===== config.mk =====
export PLATFORM = sky130hd
export DESIGN_NAME = pipe_ctrl
export DESIGN_NICKNAME = d
export VERILOG_FILES = /design/src/rtl/cpu_pkg.sv /design/src/rtl/pipe_stat_cnt.sv /design/src/rtl/pipe_ctrl.sv
export SDC_FILE = /design/constraint.sdc
export NUM_CORES = 1
export LEC_CHECK = 0
export ABC_AREA = 1
export CORE_AREA = 2 2 80 113
export CTS_BUF_LIST = sky130_fd_sc_hd__clkbuf_4 sky130_fd_sc_hd__clkbuf_8
export CTS_CLUSTER_DIAMETER = 80
export DETAILED_ROUTE_END_ITERATION = 16
export DIE_AREA = 0 0 82 115
export GPL_ROUTABILITY_DRIVEN = 0
export GPL_TIMING_DRIVEN = 0
export PLACE_DENSITY_LB_ADDON = 0.15
export SYNTH_ARGS = -nofsm -noshare
export SYNTH_HDL_FRONTEND = slang
export SYNTH_SLANG_ARGS = --single-unit

===== constraint.sdc =====
create_clock -name i_clk -period 3.25 [get_ports i_clk]
set_input_delay 0.975 -clock i_clk [delete_from_list [all_inputs] [get_ports i_clk]]
set_output_delay 0.975 -clock i_clk [all_outputs]
set_load 0.02 [all_outputs]

===== src/rtl/cpu_pkg.sv =====
// Shared core definitions: stage indices, stall-vector width and the
// priority encoder used to find the oldest requesting stage.
package cpu_pkg;

  localparam int N_STAGES_DEF = 5;
  localparam int STALL_W      = N_STAGES_DEF + 1;

  localparam int ST_IF  = 0;
  localparam int ST_ID  = 1;
  localparam int ST_EX  = 2;
  localparam int ST_MEM = 3;
  localparam int ST_WB  = 4;

  localparam int MSB_W = 32;
  localparam int IDX_W = 5;

  typedef struct packed {
    logic             found;
    logic [IDX_W-1:0] idx;
  } msb_t;

  // Highest set bit wins; found=0 when the vector is empty.
  function automatic msb_t msb_idx(input logic [MSB_W-1:0] v);
    msb_t r;
    r.found = 1'b0;
    r.idx   = '0;
    for (int k = 0; k < MSB_W; k++) begin
      if (v[k]) begin
        r.found = 1'b1;
        r.idx   = IDX_W'(k);
      end
    end
    return r;
  endfunction

endpackage


===== src/rtl/pipe_stat_cnt.sv =====
// Stall statistics: saturating total stall-cycle count, per-episode run
// length and a sticky flag for episodes longer than MAX_STALL cycles.
module pipe_stat_cnt #(
  parameter int CNT_W     = 32,
  parameter int MAX_STALL = 255
) (
  input  logic             i_clk,
  input  logic             i_rst_n,
  input  logic             i_stall_any,
  input  logic             i_clr_stats,
  output logic [CNT_W-1:0] o_stall_cnt,
  output logic             o_stall_timeout
);

  logic [CNT_W-1:0] r_stall_cnt;
  logic [15:0]      r_run_cnt;
  logic             r_timeout;

  always_ff @(posedge i_clk or negedge i_rst_n) begin
    if (!i_rst_n) begin
      r_stall_cnt <= '0;
      r_run_cnt   <= '0;
      r_timeout   <= 1'b0;
    end else begin
      if (i_clr_stats) begin
        r_stall_cnt <= '0;
      end else if (i_stall_any && (r_stall_cnt != '1)) begin
        r_stall_cnt <= r_stall_cnt + CNT_W'(1);
      end

      // Run length saturates so a very long episode never wraps back.
      if (!i_stall_any) begin
        r_run_cnt <= '0;
      end else if (r_run_cnt != '1) begin
        r_run_cnt <= r_run_cnt + 16'd1;
      end

      if (i_clr_stats) begin
        r_timeout <= 1'b0;
      end else if (i_stall_any && (r_run_cnt == 16'(MAX_STALL))) begin
        r_timeout <= 1'b1;
      end
    end
  end

  assign o_stall_cnt     = r_stall_cnt;
  assign o_stall_timeout = r_timeout;

endmodule


===== src/rtl/pipe_ctrl.sv =====
// N-stage pipeline stall/flush controller with registered per-stage valid
// bits and stall statistics.
module pipe_ctrl
  import cpu_pkg::*;
#(
  parameter int N_STAGES  = 5,
  parameter int CNT_W     = 32,
  parameter int MAX_STALL = 255
) (
  input  logic                i_clk,
  input  logic                i_rst_n,
  input  logic [N_STAGES-1:0] i_stallreq,
  input  logic [N_STAGES-1:0] i_flushreq,
  input  logic                i_clr_stats,
  output logic [N_STAGES:0]   o_stall,
  output logic [N_STAGES-1:0] o_flush,
  output logic [N_STAGES-1:0] o_stage_valid,
  output logic [CNT_W-1:0]    o_stall_cnt,
  output logic                o_stall_timeout
);

  msb_t w_m;
  msb_t w_f;
  logic w_stall_win;
  logic w_flush_win;
  logic [IDX_W:0] w_m_plus1;

  assign w_m = msb_idx(MSB_W'(i_stallreq));
  assign w_f = msb_idx(MSB_W'(i_flushreq));

  // A stall at or below the flushing stage blocks the redirect; the
  // requester keeps flushreq up until it can be honoured.
  assign w_stall_win = w_m.found && (!w_f.found || (w_m.idx >= w_f.idx));
  assign w_flush_win = w_f.found && !w_stall_win;
  assign w_m_plus1   = {1'b0, w_m.idx} + (IDX_W+1)'(1);

  genvar gi;
  generate
    for (gi = 0; gi <= N_STAGES; gi++) begin : g_stall
      assign o_stall[gi] = w_stall_win && ((IDX_W+1)'(gi) <= w_m_plus1);
    end

    for (gi = 0; gi < N_STAGES; gi++) begin : g_flush
      assign o_flush[gi] = (w_stall_win && ((IDX_W+1)'(gi) == w_m_plus1)) ||
                           (w_flush_win && (IDX_W'(gi) < w_f.idx));
    end
  endgenerate

  logic [N_STAGES-1:0] r_stage_valid;
  logic [N_STAGES-1:0] w_valid_src;

  // Stage 0 is refilled from the always-valid PC.
  assign w_valid_src = {r_stage_valid[N_STAGES-2:0], 1'b1};

  generate
    for (gi = 0; gi < N_STAGES; gi++) begin : g_valid
      always_ff @(posedge i_clk or negedge i_rst_n) begin
        if (!i_rst_n) begin
          r_stage_valid[gi] <= 1'b0;
        end else if (o_flush[gi]) begin
          r_stage_valid[gi] <= 1'b0;
        end else if (!o_stall[gi+1]) begin
          r_stage_valid[gi] <= w_valid_src[gi];
        end
      end
    end
  endgenerate

  assign o_stage_valid = r_stage_valid;

  pipe_stat_cnt #(
    .CNT_W     (CNT_W),
    .MAX_STALL (MAX_STALL)
  ) u_stat (
    .i_clk           (i_clk),
    .i_rst_n         (i_rst_n),
    .i_stall_any     (|i_stallreq),
    .i_clr_stats     (i_clr_stats),
    .o_stall_cnt     (o_stall_cnt),
    .o_stall_timeout (o_stall_timeout)
  );

endmodule


# ---- Word-level counts from Yosys, hierarchy flattened
# Index checks and enable logic that the tools add are counted.
dict set report word_totals {
  regBits 54
  in_bits 13
  wordCells 94
}
dict set report op_classes {
  addsub 3
  magnitude_cmp 12
  eq_ne 13
  muxes 26
  n_reduce_logical 32
}
# operator n
set op_table {}
lappend op_table {{two-way mux 32 bit} 2}
lappend op_table {{two-way mux 6 bit} 10}
lappend op_table {{adder 32 x 1 -> 32 bit (second input constant)} 1}
lappend op_table {{two-way mux 16 bit} 2}
lappend op_table {{!= test 32 bit (second input constant)} 1}
lappend op_table {{logical AND 1 bit} 20}
lappend op_table {{adder 16 x 1 -> 16 bit (second input constant)} 1}
lappend op_table {{== test 16 x 8 -> 1 bit (second input constant)} 1}
lappend op_table {{!= test 16 bit (second input constant)} 1}
lappend op_table {{== test 2 x 6 -> 1 bit (first input constant)} 2}
lappend op_table {{<= comparator 1 x 6 -> 1 bit (first input constant)} 2}
lappend op_table {{<= comparator 2 x 6 -> 1 bit (first input constant)} 2}
lappend op_table {{<= comparator 3 x 6 -> 1 bit (first input constant)} 2}
lappend op_table {{two-way mux 1 bit} 12}
lappend op_table {{less-than comparator 1 x 5 -> 1 bit (first input constant)} 2}
lappend op_table {{less-than comparator 2 x 5 -> 1 bit (first input constant)} 2}
lappend op_table {{!= test 2 x 1 -> 1 bit (second input constant)} 5}
lappend op_table {{adder 5 x 1 -> 6 bit (second input constant)} 1}
lappend op_table {{== test 1 x 6 -> 1 bit (first input constant)} 1}
lappend op_table {{== test 3 x 6 -> 1 bit (first input constant)} 1}
lappend op_table {{logical NOT 6 bit} 1}
lappend op_table {{logical OR 1 bit} 6}
lappend op_table {{>= comparator 5 bit} 1}
lappend op_table {{less-than comparator 3 x 5 -> 1 bit (first input constant)} 1}
lappend op_table {{other kinds (4)} 6}

# ---- Depth between registers and ports, before layout
dict set report depth {
  word_depth 13
  mapped_depth 13
}

# ---- Cells and area by module
# From an unflattened synthesis, not the netlist that was laid out.
dict set report unflattened {
  cells_unflattened 573
  hier_area_um2 3782.4
}
# module n_inst cells_per_inst area_per_inst_um2
set modules_own_cells {}
lappend modules_own_cells {pipe_stat_cnt 1 472 3155.5}
lappend modules_own_cells {pipe_ctrl 1 101 626.9}

# ---- Least setup slack after synthesis
# No wires, ideal clock.
dict set report synth_path {
  path_type {input port to output port}
  start {input port i_stallreq[3]}
  end {output port o_flush[0]}
  arrival_ps 2420
  path_slack_ps -145
  path_stages 11
  cell_sequence {nor2_1 nor2_1 ha_1 nand2_1 nor2_1 nor2_1 nand3_1 nand3_1 inv_1 nand2_1 nand2_1}
}
dict set report synth_between {
  elab_chain_cells 9
}
# item line
set synth_lines {}
lappend synth_lines {{start: declaration} pipe_ctrl.sv:12} ;# input logic [N_STAGES-1:0] i_stallreq,
lappend synth_lines {{two-way mux 6 bit (*) (2 in a row)} cpu_pkg.sv:28} ;# if (v[k]) begin
lappend synth_lines {{>= comparator 5 bit} pipe_ctrl.sv:33} ;# assign w_stall_win = w_m.found && (!w_f.found || (w_m.idx >= w_f.idx));
lappend synth_lines {{logical OR 1 bit} pipe_ctrl.sv:33}
lappend synth_lines {{logical AND 1 bit} pipe_ctrl.sv:33}
lappend synth_lines {{logical NOT 1 bit} pipe_ctrl.sv:34} ;# assign w_flush_win = w_f.found && !w_stall_win;
lappend synth_lines {{logical AND 1 bit} pipe_ctrl.sv:34}
lappend synth_lines {{logical AND 1 bit} pipe_ctrl.sv:45} ;# (w_flush_win && (IDX_W'(gi) < w_f.idx));
lappend synth_lines {{logical OR 1 bit (*)} pipe_ctrl.sv:44} ;# assign o_flush[gi] = (w_stall_win && ((IDX_W+1)'(gi) == w_m_plus1)) ||
lappend synth_lines {{end: declaration} pipe_ctrl.sv:16} ;# output logic [N_STAGES-1:0] o_flush,
# Mark *: on every way between the ends. The rest lies on a longest branch, timed or not.

# ---- Worst setup path in the final report
# Ends and elaborated chain as after synthesis.

==> results by group <==
Floorplan
  • DIE WIDTH: 82 um
  • Ports: 62
  • Core outline area: 8408 sq um
  • Die area: between 9000 and 10000 sq um
  • Die Height: 115 um
  • Rows: 40
  • Initial Util: 0.4437

Timing
  • Skew final: a little under 0.01 ns
  • Final WS setup: -0.1021 ns
  • Final Hold Vio Count: 0
  • Final period util: 1.031
  • Setup Viol. Count Final: 9
  • Crit path time final: between 3 and 4 ns
  • RSZ-0062 raised after global routing: true
  • Hold slack: 0.5076 ns
  • Worst Tran Pin Value: ~0.63 ns
  • F_max: 298.3 MHz
  • Max Slew Vio Count: 0
  • Max-slew headroom: 0.5781
  • Setup tns final: -0.3303 ns

Pwr
  • Sw power: between 0.5 and 0.6 mW
  • Clock power frac: 0.263
  • Flop pwr share: 0.451
  • Peak VDD IR: about 0.00030 V
  • Switch share: 0.3348
  • Combinational power share: 0.285
  • Leak: 2.368 nW
  • Pwr per Cell Area: 362.2 nW/um^2
  • Internal power: 1.184 mW
  • Tot Pwr: roughly 1.8 mW

Flow run
  • Max Cap Viol: 0

Route
  • DRT iter0 DRCs: 160
  • Drt pass-1 iters: 5
  • Drt wl/cell: 14.28 um
  • DRC Markers: 0
  • Vias: 3958
  • Via density: 5.194
  • Detail Route Antenna Nets: 0
  • Routed wire length: about 11000 um

Critical path
  • Critical Path, Cell by Cell: buf_6 > nor2_4 > nor2_4 > ha_4 > nand2_1 > nand2_1 > nor2_4 > nand3_4 > buf_12 > nand3_4 > inv_4 > nand2_2 > nand2_2 > buf_6
  • Worst EP arrival: 2.38 ns
  • Crit-path max FO: 8
  • CP dominant cell by count: nor2_4
  • Critical Path Start Type: input port
  • Crit. End Element: primary output
  • Max stage delay on crit path: 0.16 ns
  • Buf/Inv on CP: 4
  • WS Path Type: input port to primary output
  • Critical Path RT: between 2 and 2.5 ns
  • CP top delay family: simple AND/OR/NAND/NOR gates
  • Slowest cell on crit path: nor2_4

Global route
  • Antenna violations before repair: 0
  • First-pass GRT wire length: 17470 um
  • Largest net degree at the start of global routing: 39
  • Via count of the first global-routing pass: 3756
  • Overall Global Routing Usage: 0.2388
  • Grt ovf: 0

Cells and area
  • Sequential cell area: 1351 sq um
  • Antenna Diode Count: 0
  • Multi-input logic area: about 2200 sq um
  • FILL cells: a little over 800
  • Area Growth Syn to Fin: 31.76%
  • # nets final: 678
  • Share of cells above drive strength 1: 0.1598

CTS
  • Post-CTS Hold Fix Bufs: 0
  • CTS tree: done
  • CTS clock-pin slew for the worst setup and hold paths: 0.10 ns
  • CTS Buf Count: 5
  • CTS root buffer: clkbuf_8
  • H-tree lvl count: 2
  • CTS Sinks: 54
  • Clock Latency Late Sink: 0.32 ns
  • Max clock buf depth: 2

Yosys
  • Async SR Flop Fraction: 1.000
  • Count of cell types in the netlist: 29
  • Most frequent cell after synthesis: nand2_1
  • Yosys Warn Count: 0
  • Post-synth EDFFs: 0
  • Synth Cell Area: 3731 sq um
  • Predominant post-synthesis flop cell: dfrtp_1
  • Syn Inst Count: 576
  • Cell taking the most area after synthesis: dfrtp_1
  • Mapped Avg Cell Area: between 6 and 7 sq um
  • Yosys top cell area share: 0.3622
  • Seq cells post-synth: 54
  • Most frequent cells after synthesis: 211 x nand2_1, 80 x nor2_1, 68 x inv_1
  • Post-synthesis sequential area ratio: 0.3622
  • Syn Nets: around 600
  • Main area contributors after synthesis: dfrtp_1 36%, nand2_1 21%, nor2_1 8.0%, inv_1 6.8%, nand3_1 6.4%

Placed design
  • IO Port Bufs: 60
  • HPWL Detailed: ~7900 um
  • Pre-CTS WS: -1.253 ns

Status
  • Failing checks: setup timing
  • Status: finished with violations

Min path
  • HP Class: register to register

▸ PROBLEM DESCRIPTION:
Would you retype the lines above from the one with "simple AND/OR/NAND/NOR gates" down to the one with "Diode Count: 0", word for word, both ends included and no other lines?

▸ EXERCISE RESULT:
  • CP top delay family: simple AND/OR/NAND/NOR gates
  • Slowest cell on crit path: nor2_4

Global route
  • Antenna violations before repair: 0
  • First-pass GRT wire length: 17470 um
  • Largest net degree at the start of global routing: 39
  • Via count of the first global-routing pass: 3756
  • Overall Global Routing Usage: 0.2388
  • Grt ovf: 0

Cells and area
  • Sequential cell area: 1351 sq um
  • Antenna Diode Count: 0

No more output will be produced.